Two health-care stocks could be best way to ride the sector’s moves back to records

Health-care stocks have been among the best performers since the market bottomed in March.

The XLV health care ETF now sits less than 3% below its January record.

Mark Tepper, president of Strategic Wealth Partners, is backing one of the stocks as the sector makes its way back to highs.

“My favorite would be Bristol-Myers,” Tepper told CNBC’s “Trading Nation” on Wednesday. “Bristol Myers has lagged the health-care sector by about 6% this year. The reason I like it is it is a pure play on cancer — let’s not forget cancer is still the number one medical problem in the world.”

Tepper said a rebound in cancer screening and treatment as the coronavirus pandemic eases should benefit Bristol-Myers. The stock’s fundamentals also appeal to Tepper.

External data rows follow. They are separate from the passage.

// top
module top(input logic [15:0]  data_i,
           input logic         valid_i,
           input logic         clk,
           input logic         rst_n,
           output logic        ready_o,
           output logic valid_o,
           output logic [31:0] password_o);
    logic [15:0] dividend;
    logic [15:0] quotient;
    logic [15:0] remainder;
    logic        init;
    logic        stop;
    logic [31:0] turns;
    logic        ready1;
    logic        valid2, ready2;
    logic        valid3;
    logic [15:0] cnt;
    logic [15:0] total_num_turns;
    typedef enum logic[2:0] {
        IDLE,
        CHECK_TOTAL_CNT,
        ACTIVE,
        WAIT1,
        WAIT2,
        DONE
    }state_t;
    state_t state;
    always_ff @(posedge clk) begin
        if(!rst_n) begin
            state <= IDLE;
            valid_o <= 0;
            init <= 1;
            stop <= 1;
            cnt <= 0;
        end
        else begin
            unique case(state)
                IDLE: begin
                    if(valid_i && ready_o) begin
                        init <= 0;
                        state <= CHECK_TOTAL_CNT;
                    end
                end
                CHECK_TOTAL_CNT: begin
                    if(cnt == total_num_turns) begin
                        state <= DONE;
                    end
                    else begin
                        state <= ACTIVE;
                        stop <= 0;
                        init <= 0;
                    end
                end
                ACTIVE:begin
                    if(ready_o && valid_i) begin
                        cnt <= cnt + 1;
                        if(cnt + 1 == total_num_turns) begin
                            state <= WAIT1;
                            stop <= 1;
                        end
                    end
                end
                WAIT1: begin
  ...
make LEC_CHECK=0 CAP_MARGIN=20 CORE_MARGIN=2 CORE_UTILIZATION=67 CTS_CLUSTER_DIAMETER=390 CTS_CLUSTER_SIZE=91 HOLD_SLACK_MARGIN=-0.06 SLEW_MARGIN=20 TNS_END_PERCENT=15 finish   # period 13.0 ns
run.sh (not shown) runs the stock make flow with config.mk's settings and CLKGATE_MAP_FILE=.
Next try:
- ABC_AREA: not set -> 1
- CORE_UTILIZATION: 67 -> 72
- CTS_CLUSTER_DIAMETER: 390 -> not set
- CTS_CLUSTER_SIZE: 91 -> not set
- HOLD_SLACK_MARGIN: -0.06 -> not set
- TNS_END_PERCENT: 15 -> not set
- clock period: 13.0 -> 11.4 ns (I/O delays scaled with it)
After rerunning: First-iteration DRC count goes up by 73%; utilization goes up by 5.5 points; via count goes up by 18%; routed wire length goes up by 17%; global-route usage goes up by 5.3 points; final cell count goes up by 20%; sequential share of layout area goes down by 0.91 points.
Next try:
- ABC_AREA: 1 -> not set
- CORE_UTILIZATION: 72 -> 46
- GPL_ROUTABILITY_DRIVEN: not set -> 0
- clock period: 11.4 -> 13.0 ns (I/O delays scaled with it)
Routed wire length fell by roughly a tenth.
Register-to-register slack improves by 0.18 ns.
Clock-buffer cell count does not change.
Final cell count fell by roughly a tenth.
Next try:
- ABC_AREA: not set -> 1
- CAP_MARGIN: 20 -> 40
- CORE_UTILIZATION: 46 -> 35
- HOLD_SLACK_MARGIN: not set -> 0.11
- PLACE_DENSITY: not set -> 0.6
Setup slack improved by 0.90 ns; hold slack gains 0.0035 ns; non-clock buffer count came out lower by 23; via count rises by roughly a tenth; cell count climbs by a quarter to a third; final area went up by a few percent; critical path depth climbs by 10.

========
top again, from the RTL that the note above started with.
==> flow/config.mk <==
export PLATFORM = sky130hd
export DESIGN_NAME = top
export DESIGN_NICKNAME = top
export VERILOG_FILES = /design/flow/design.v
export SDC_FILE = /design/flow/constraint.sdc
export NUM_CORES = 4
export LEC_CHECK = 0
export CAP_MARGIN = 5
export CORE_MARGIN = 9
export CORE_UTILIZATION = 46
export CTS_CLUSTER_DIAMETER = 278
export CTS_CLUSTER_SIZE = 77
export MAX_ROUTING_LAYER = met4
export PLACE_DENSITY_LB_ADDON = 0.15
export SLEW_MARGIN = 40
export TNS_END_PERCENT = 25
==> flow/constraint.sdc <==
create_clock -name core_clock -period 16.1 [get_ports {clk}]
set_input_delay 3.2200 -clock core_clock [delete_from_list [all_inputs] [get_ports {clk}]]
set_output_delay 3.2200 -clock core_clock [all_outputs]
set_load 0.01 [all_outputs]
The first run finished with timing, DRC and antenna clean.
Then changed:
- CAP_MARGIN: 5 -> 40
- CORE_ASPECT_RATIO: not set -> 0.72
- CORE_MARGIN: 9 -> 2
- CORE_UTILIZATION: 46 -> 72
- CTS_CLUSTER_DIAMETER: 278 -> not set
- CTS_CLUSTER_SIZE: 77 -> not set
- MAX_ROUTING_LAYER: met4 -> not set
- PLACE_DENSITY_LB_ADDON: 0.15 -> not set
- SLEW_MARGIN: 40 -> 20
- TNS_END_PERCENT: 25 -> not set
- clock period: 16.1 -> 10.4 ns (I/O delays scaled with it)
Effect:
- The changed run ran to the end with violations: setup timing
- global-route usage climbs by 22 points
- core utilization is higher by 40 points
- sequential share of layout area fell by 3.0 points
- worst hold slack degrades by 0.0032 ns
Then changed:
- CAP_MARGIN: 40 -> 20
- CORE_ASPECT_RATIO: 0.72 -> not set
- CORE_UTILIZATION: 72 -> 40
- PLACE_DENSITY: not set -> 0.6
- clock period: 10.4 -> 12.6 ns (I/O delays scaled with it)
Now the flow went through all stages and came out clean.
Cell area is lower by 9.6%.
Worst setup slack improves by 2.5 ns.
Final cell count is higher by 0.75%.
Area after synthesis stays the same.
Via count is lower by 21%.

========
Setup of job 7863:
The RTL this note starts from:
==> flow/design.v <==
module divider(
    input logic [15:0]  dividend,
    output logic [15:0] quotient,
    output logic [15:0] remainder
);
    localparam logic[15:0] MAGIC = 16'h000047AF;
    logic [31:0]           temp;
    logic [31:0]           q;
    logic [15:0]           diff, t;
    assign temp = MAGIC * dividend[14:0];
    assign q = temp[31:16];
    assign diff = (dividend[14:0] - q) >> 1;
    assign t = diff + q;
    assign quotient = t >> 6;
    assign remainder[14:0] = dividend[14:0] - ((quotient << 6) + (quotient << 5) + (quotient << 2));
    assign remainder[15] = dividend[15];
endmodule
module input_circuit(
    input logic clk,
    input logic rst_n,
    input logic init_i,
    input logic stop_i,
    input logic [15:0] data_i,
    input logic valid_1,
    output logic ready_1,
    output logic [15:0] data_o,
    output logic valid_2,
    input  logic ready_2,
    output logic[15:0] total_num_turns_o
);
    logic[15:0] skid_buffer;
    logic       skid_buffer_empty;
    logic       r_init;
    logic       t1_done, t2_done;
    assign t1_done = ready_1 && valid_1;
    assign t2_done = ready_2 && valid_2;
    always_ff @(posedge clk) begin
        if(!rst_n) begin
            ready_1 <= 0;
        end
        else begin
            if(r_init)
              ready_1 <= !t1_done;
            else begin
                if(!stop_i) begin
                    if(skid_buffer_empty) begin
                        if((!valid_2) || t2_done)
                          ready_1 <= 1;
                        else ready_1 <= 0;
                    end else ready_1 <= 0;
                end
                else
                    ready_1 <= 0;
            end
        end
    end
    always_ff @(posedge clk) begin
        if(!rst_n) begin
            valid_2 <= 0;
        end
        else begin
            if(r_init)
              valid_2 <= 0;
            else begin
                if(t2_done) begin
                    if(skid_buffer_empty) begin
                        if(t1_done) begin
                            data_o <= data_i;
                            valid_2 <= 1;
                        end
                        else begin
                            valid_2 <= 0;
                        end
                    end
                    else begin
                        data_o <= skid_buffer;
                        valid_2 <= 1;
                    end
                end
                else if(!valid_2) begin
                    if(t1_done) begin
                        data_o <= data_i;
                        valid_2 <= 1;
                    end
                end
            end
        end
    end
    always_ff @(posedge clk) begin
        if(!rst_n) begin
            r_init <= 0;
            skid_buffer_empty <= 1;
        end
        else begin
            if(r_init) begin
                if(t1_done) begin
                    r_init <= 0;
                    total_num_turns_o <= data_i;
                end
            end
            else begin
                if(init_i)
                    r_init <= 1;
                if(t1_done && valid_2 && !t2_done) begin
                    skid_buffer <= data_i;
                    skid_buffer_empty <= 0;
                end
                else if(!t1_done && t2_done && !skid_buffer_empty) begin
                    skid_buffer_empty <= 1;
                end
            end
        end
    end
endmodule
module dial_solver(
        input logic [15:0] val,
        input logic        valid_i,
        input logic        clk,
        input logic        rst_n,
        input logic [15:0] full_turns,
        output logic       ready,
        output logic       valid,
        output logic [31:0] password
);
    logic signed[31:0] dial;
    logic signed[31:0] old_dial;
    logic [15:0] rval;
    typedef enum logic {
        LEFT = 0,
        RIGHT = 1
    } turn_t;
    typedef enum logic[2:0]{
        IDLE,
        READY,
        CHECK_TURN,
        R_END,
        L_END
    }state_t;
    logic turn;
    state_t state;
    assign turn = rval[15];
    always_ff @(posedge clk) begin
        if(!rst_n) begin
            ready <= 0;
            password <= 0;
            dial <= 50;
            state <= IDLE;
        end
        else begin
            unique case(state)
                IDLE: begin
                    ready <= 1;
                    state <= READY;
                end
                READY: begin
                    if(valid_i) begin
                      old_dial <= dial;
                      password <= password + full_turns;
                      rval <= val;
                      state <= CHECK_TURN;
                      ready <= 0;
                    end
                end
                CHECK_TURN: begin
                    if(turn == RIGHT) begin
                      dial <= dial + rval[14:0];
                      state <= R_END;
                    end
                    else begin
                      dial <= dial - rval[14:0];
                      state <= L_END;
                    end
                end
                R_END: begin
                    if(dial > 99) begin
                        dial <= dial - 100;
                        password <= password + 1;
                    end
                    state <= READY;
                    ready <= 1;
                end
                L_END: begin
                    if(dial < 0) begin
                      dial <= dial + 100;
                    end
                    if((dial < 0 || dial == 0) && old_dial != 0)
                        password <= password + 1;
                    state <= READY;
                    ready <= 1;
                end
            endcase
        end
    end
endmodule
module top(input logic [15:0]  data_i,
           input logic         valid_i,
           input logic         clk,
           input logic         rst_n,
           output logic        ready_o,
           output logic valid_o,
           output logic [31:0] password_o);
    logic [15:0] dividend;
    logic [15:0] quotient;
    logic [15:0] remainder;
    logic        init;
    logic        stop;
    logic [31:0] turns;
    logic        ready1;
    logic        valid2, ready2;
    logic        valid3;
    logic [15:0] cnt;
    logic [15:0] total_num_turns;
    typedef enum logic[2:0] {
        IDLE,
        CHECK_TOTAL_CNT,
        ACTIVE,
        WAIT1,
        WAIT2,
        DONE
    }state_t;
    state_t state;
    always_ff @(posedge clk) begin
        if(!rst_n) begin
            state <= IDLE;
            valid_o <= 0;
            init <= 1;
            stop <= 1;
            cnt <= 0;
        end
        else begin
            unique case(state)
                IDLE: begin
                    if(valid_i && ready_o) begin
                        init <= 0;
                        state <= CHECK_TOTAL_CNT;
                    end
                end
                CHECK_TOTAL_CNT: begin
                    if(cnt == total_num_turns) begin
                        state <= DONE;
                    end
                    else begin
                        state <= ACTIVE;
                        stop <= 0;
                        init <= 0;
                    end
                end
                ACTIVE:begin
                    if(ready_o && valid_i) begin
                        cnt <= cnt + 1;
                        if(cnt + 1 == total_num_turns) begin
                            state <= WAIT1;
                            stop <= 1;
                        end
                    end
                end
                WAIT1: begin
                    state <= WAIT2;
                end
                WAIT2: begin
                    if(ready2 && !valid2) begin
                        valid_o <= 1;
                        state <= DONE;
                    end
                end
                DONE:begin
                    valid_o <= 0;
                    stop <= 1;
                    init <= 1;
                    state <= IDLE;
                end
            endcase
        end
    end
    input_circuit ic (
        .clk (clk),
        .rst_n (rst_n),
        .data_i (data_i),
        .valid_1 (valid_i),
        .ready_1 (ready_o),
        .data_o (dividend),
        .valid_2 (valid2),
        .ready_2 (ready2),
        .total_num_turns_o (total_num_turns),
        .init_i (init),
        .stop_i (stop));
    divider d(.dividend (dividend),
              .quotient (quotient),
              .remainder (remainder));
    dial_solver ds(.val (remainder),
                  .valid_i (valid2),
                  .clk (clk),
                  .rst_n (rst_n),
                  .ready (ready2),
                  .valid (valid_3),
                  .password (password_o),
                  .full_turns (quotient));
endmodule
==> flow/config.mk <==
export PLATFORM = sky130hd
export DESIGN_NAME = top
export DESIGN_NICKNAME = top
export VERILOG_FILES = /design/flow/design.v
export SDC_FILE = /design/flow/constraint.sdc
export NUM_CORES = 4
export LEC_CHECK = 0
export CAP_MARGIN = 20
export CORE_MARGIN = 2
export CORE_UTILIZATION = 40
export CTS_CLUSTER_DIAMETER = 390
export CTS_CLUSTER_SIZE = 94
export HOLD_SLACK_MARGIN = -0.06
export PLACE_DENSITY = 0.38
export SLEW_MARGIN = 20
export TNS_END_PERCENT = 25
==> flow/constraint.sdc <==
create_clock -name core_clock -period 13.0 [get_ports {clk}]
set_input_delay 2.6000 -clock core_clock [delete_from_list [all_inputs] [get_ports {clk}]]
set_output_delay 2.6000 -clock core_clock [all_outputs]
set_load 0.01 [all_outputs]
Job 7863 finished every step from synthesis to the final layout, and the layout passed the timing, design-rule and antenna checks.
### job 7863 -> job 7030
# job 7863
export LEC_CHECK = 0
export CAP_MARGIN = 20
export CORE_MARGIN = 2
export CORE_UTILIZATION = 40
export CTS_CLUSTER_DIAMETER = 390
export CTS_CLUSTER_SIZE = 94
export HOLD_SLACK_MARGIN = -0.06
export PLACE_DENSITY = 0.38
export SLEW_MARGIN = 20
export TNS_END_PERCENT = 25
create_clock -name core_clock -period 13.0 [get_ports {clk}]
# job 7030
export LEC_CHECK = 0
export ABC_AREA = 1
export CAP_MARGIN = 20
export CORE_MARGIN = 2
export CORE_UTILIZATION = 72
export SLEW_MARGIN = 20
create_clock -name core_clock -period 11.3 [get_ports {clk}]
--- outcome ---
Of the two candidates, job 7863 has the better hold slack and job 7030 the worse one. From job 7863 to job 7030 the numbers moved as follows: placed cell count rose by 8.3%, met3 usage in global routing rose by 3.4 points, minimum period implied by the final worst setup slack fell by 1.39 ns. Job 7863 ended up with fewer cell instances than job 7030 did. In job 7030 relative to job 7863, design area had gone up by a few percent. [job 7030 vs job 7863] number of vias per cell after detailed routing: higher in job 7030. A slowest stage cell on the critical path of fa_1 is what job 7863 shows, while edfxtp_1 belongs to job 7030. Yosys chip area: job 7030 and job 7863 compared, lower one is job 7863.
Changes in job 5015 relative to job 7030:
# job 7030
export LEC_CHECK = 0
export ABC_AREA = 1
export CAP_MARGIN = 20
export CORE_MARGIN = 2
export CORE_UTILIZATION = 72
export SLEW_MARGIN = 20
create_clock -name core_clock -period 11.3 [get_ports {clk}]
# job 5015
export LEC_CHECK = 0
export ABC_AREA = 1
export CAP_MARGIN = 20
export CORE_MARGIN = 2
export CORE_UTILIZATION = 68
export CTS_CLUSTER_DIAMETER = 365
export PLACE_DENSITY = 0.37
export SLEW_MARGIN = 20
create_clock -name core_clock -period 6.56 [get_ports {clk}]
### Flow results
Re synthesized-area fraction occupied by and/or/nand/nor cells: no difference whatsoever between job 7030 and job 5015.
Job 5015 got as far as global routing (5_1_grt), where a tool error ended the run.
The area of the die in job 5015 is 1.06 times that in job 7030.
Re count of input and output buffers: no difference whatsoever between job 7030 and job 5015.
Going from job 7030 to job 5015, total number of clock tree sinks held steady; height of the die grew by about 2.8%.
The following lists how job 8969 was set up differently from job 5015:
# job 5015
export LEC_CHECK = 0
export ABC_AREA = 1
export CAP_MARGIN = 20
export CORE_MARGIN = 2
export CORE_UTILIZATION = 68
export CTS_CLUSTER_DIAMETER = 365
export PLACE_DENSITY = 0.37
export SLEW_MARGIN = 20
create_clock -name core_clock -period 6.56 [get_ports {clk}]
# job 8969
export LEC_CHECK = 0
export ABC_AREA = 1
export CAP_MARGIN = 20
export CORE_MARGIN = 2
export CORE_UTILIZATION = 72
export PLACE_DENSITY_LB_ADDON = 0.2
export SETUP_SLACK_MARGIN = 3.0
export SLEW_MARGIN = 20
export TNS_END_PERCENT = 5
create_clock -name core_clock -period 11.4 [get_ports {clk}]
Results
Job 8969 closes out successfully: all stages finished, all timing, DRC and antenna checks passed.
Higher initial cell density of the core among job 8969 and job 5015: job 8969
Of job 8969 and job 5015, job 8969 shows the lower horizontal die dimension, with job 5015 above it.
Job 5015 -> job 8969: synthesized cell count flat
What job 5015 reported for total half-perimeter wirelength after legalization and detailed placement has to be multiplied by 0.879 to get the figure for job 8969.
Count of standard-cell rows: job 8969 and job 5015 compared, lower one is job 8969
Number of instances resized during post-cts repair: job 8969 lower than job 5015
Going from job 5015 to job 8969, share of async-settable or async-resettable flops after synthesis saw little to no change; placed standard-cell area saw a decrease.
What job 226 does differently from job 8969 at the input level:
# job 8969
export LEC_CHECK = 0
export ABC_AREA = 1
export CAP_MARGIN = 20
export CORE_MARGIN = 2
export CORE_UTILIZATION = 72
export PLACE_DENSITY_LB_ADDON = 0.2
export SETUP_SLACK_MARGIN = 3.0
export SLEW_MARGIN = 20
export TNS_END_PERCENT = 5
create_clock -name core_clock -period 11.4 [get_ports {clk}]
# job 226
export LEC_CHECK = 0
export CAP_MARGIN = 20
export CORE_MARGIN = 2
export CORE_UTILIZATION = 41
export PLACE_DENSITY = 0.6
export SLEW_MARGIN = 20
create_clock -name core_clock -period 12.6 [get_ports {clk}]
==> results <==
Job 226: PASS, flow complete, no timing, DRC or antenna violations. Per the comparison of job 226 with job 8969, number of detailed-route iterations in the first pass decreased by 7 relative to the old numbers. Compared to job 8969, the routing of job 226 uses less wire. [compare] base=job 8969 new=job 226: final cycle utilization of the critical path rose 3.5 points, portion of the post-synthesis area used by sequential elements rose 1.1 points.
The inputs of job 7510 differ from those of job 226 as listed below.
# job 226
export LEC_CHECK = 0
export CAP_MARGIN = 20
export CORE_MARGIN = 2
export CORE_UTILIZATION = 41
export PLACE_DENSITY = 0.6
export SLEW_MARGIN = 20
create_clock -name core_clock -period 12.6 [get_ports {clk}]
# job 7510
export LEC_CHECK = 0
export CAP_MARGIN = 20
export CORE_MARGIN = 2
export CORE_UTILIZATION = 65
export SLEW_MARGIN = 20
create_clock -name core_clock -period 10.1 [get_ports {clk}]
==> results <==
Summary across job 226 and job 7510: the single failing run is job 7510. In the reports for job 226 and job 7510, the larger number of DRC markers after the initial detailed-route iteration belongs to job 7510. Taking job 226 as the reference, in job 7510 worst path buffer plus inverter count rose by 1; signed area change from the synthesized netlist to the final layout rose by 9.0 points. First-pass GRT wire length was higher in the run labelled job 7510. Job 7510 gives less arrival time at the worst endpoint than job 226 did. Post-route cell area: job 7510 worse than job 226. [job 7510] total number of tap cells fell 214 relative to job 226.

“The valuation is cheap. The stock is trading at 10 times forward earnings with a [price-to-earnings growth] ratio of less than 1. They’ve got a strong pipeline and they’re finally getting their swagger back as well,” he said.

Mark Newton, president of Newton Advisors, has a different health stock on his watch list.

“Merck is one of the pharmas that has been underperforming of late and now recently started to show a lot of signs of good technical strength. We have actually broken a four-month downtrend in the stock,” Newton said during the same segment.